Read the report: Funding for COVID-19 related research in the Nordic countries 2020-2021
“This report shows that the Nordic research funders are capable of reacting quickly to a situation that demands rapid production of new knowledge to address major societal challenges,” says Arne Flåøyen, Director of NordForsk.
“The question is whether the system has been sufficiently able to conduct good quality assurance of all these activities planned within such a short time span,” Flåøyen adds.
Flåøyen also points to the opportunity for better coordination:
“The vast majority of these research activities now underway are being carried out within just one country each. I believe it would have been advantageous to coordinate more activities across the Nordic region and establish more Nordic-wide projects. That would make it easier to cooperate on using data from multiple countries, as well as raise the quality of the research.”

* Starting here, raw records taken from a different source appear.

--- src/cpu_consts.svh ---
`ifndef CPU_CONSTS_SVH
`define CPU_CONSTS_SVH

// data and address width
`define WORD_SIZE 16

// words in the shared memory
`define MEM_DEPTH 256

// opcodes in instruction[15:12]
`define BNE_OP 4'd0
`define BEQ_OP 4'd1
`define BGZ_OP 4'd2
`define BLZ_OP 4'd3
`define ADI_OP 4'd4
`define ORI_OP 4'd5
`define LHI_OP 4'd6
`define LWD_OP 4'd7
`define SWD_OP 4'd8
`define JMP_OP 4'd9
`define JAL_OP 4'd10
`define RTYPE_OP 4'd15

// function codes in instruction[5:0] of R-type
`define FUNC_ADD 6'd0
`define FUNC_SUB 6'd1
`define FUNC_AND 6'd2
`define FUNC_ORR 6'd3
`define FUNC_NOT 6'd4
`define FUNC_TCP 6'd5
`define FUNC_SHL 6'd6
`define FUNC_SHR 6'd7
`define FUNC_JPR 6'd25
`define FUNC_JRL 6'd26
`define FUNC_WWD 6'd28
`define FUNC_HLT 6'd29

// ALU operations share the low bits of the R-type function codes
`define ALU_ADD 4'd0
`define ALU_SUB 4'd1
`define ALU_AND 4'd2
`define ALU_ORR 4'd3
`define ALU_NOT 4'd4
`define ALU_TCP 4'd5
`define ALU_SHL 4'd6
`define ALU_SHR 4'd7
`define ALU_PASSB 4'd8

// JAL and JRL link register
`define LINK_REG 2'd2

`endif

--- src/cpuPkg.sv ---
`include "cpu_consts.svh"

package cpuPkg;

	// one data or address word
	typedef logic [`WORD_SIZE-1:0] word_t;

	// one of the four general registers
	typedef logic [1:0] regIdx_t;

	// instruction fields
	typedef logic [3:0] opcode_t;
	typedef logic [5:0] func_t;

	// ALU operation select
	typedef logic [3:0] aluOp_t;

	// multicycle sequencer states
	typedef enum logic [3:0] {
		IF1,
		IF2,
		IF3,
		ID,
		EX,
		MEM1,
		MEM2,
		WB,
		HALT
	} microState_t;

endpackage

--- src/aluUnit.sv ---
`include "cpu_consts.svh"

module aluUnit (
	input cpuPkg::word_t a,
	input cpuPkg::word_t b,
	input cpuPkg::aluOp_t aluOp,
	output cpuPkg::word_t result
);

	always_comb begin
		case (aluOp)
			`ALU_ADD: begin
				result = a + b;
			end
			`ALU_SUB: begin
				result = a - b;
			end
			`ALU_AND: begin
				result = a & b;
			end
			`ALU_ORR: begin
				result = a | b;
			end
			`ALU_NOT: begin
				result = ~a;
			end
			`ALU_TCP: begin
				result = ~a + 1'b1;
			end
			`ALU_SHL: begin
				result = {a[`WORD_SIZE-2:0], 1'b0};
			end
			`ALU_SHR: begin
				// arithmetic, keeps the sign bit
				result = {a[`WORD_SIZE-1], a[`WORD_SIZE-1:1]};
			end
			`ALU_PASSB: begin
				result = b;
			end
			default: begin
				result = '0;
			end
		endcase
	end

endmodule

Most funding for medical research
Not surprisingly, fully 58 per cent of the projects are in the realm of medicine and health. A total of NOK 1.9 billion has been allocated for research of this type. The next largest category is the social sciences, with 23 per cent of projects and NOK 751 million, followed by innovation (10 per cent, NOK 319 million).

Large differences by nation
The Nordic countries differ greatly in how much and what type of research they are funding.
Sweden has allocated NOK 1.552 billion for COVID-19 research, which is 47 per cent of the total NOK 3.3 billion allocated or earmarked for COVID-19 research. Finland has allocated NOK 608 million (19 per cent), Denmark NOK 522 million (16 per cent), Norway NOK 506 million (15 per cent), Iceland NOK 8 million and the Faroe Islands NOK 4 million, while NordForsk and other Nordic funders have contributed NOK 68 million, or 2 per cent.

In Sweden, Denmark and Iceland, medicine and health projects have received the most funding. This is particularly true of Sweden and Iceland, where 80 and 82 percent, respectively, of funding is for this area, with Denmark at 51 per cent.
Norway and Finland, on the other hand, have funded mostly social science research. In Norway this funding comprises 67 per cent of its total research related to COVID-19, while 44 per cent of funding in Finland goes to this type of research. Here the contrast to Sweden and Denmark is stark: 14 per cent of the Danish funding is social science-related, and in Sweden just 4 per cent.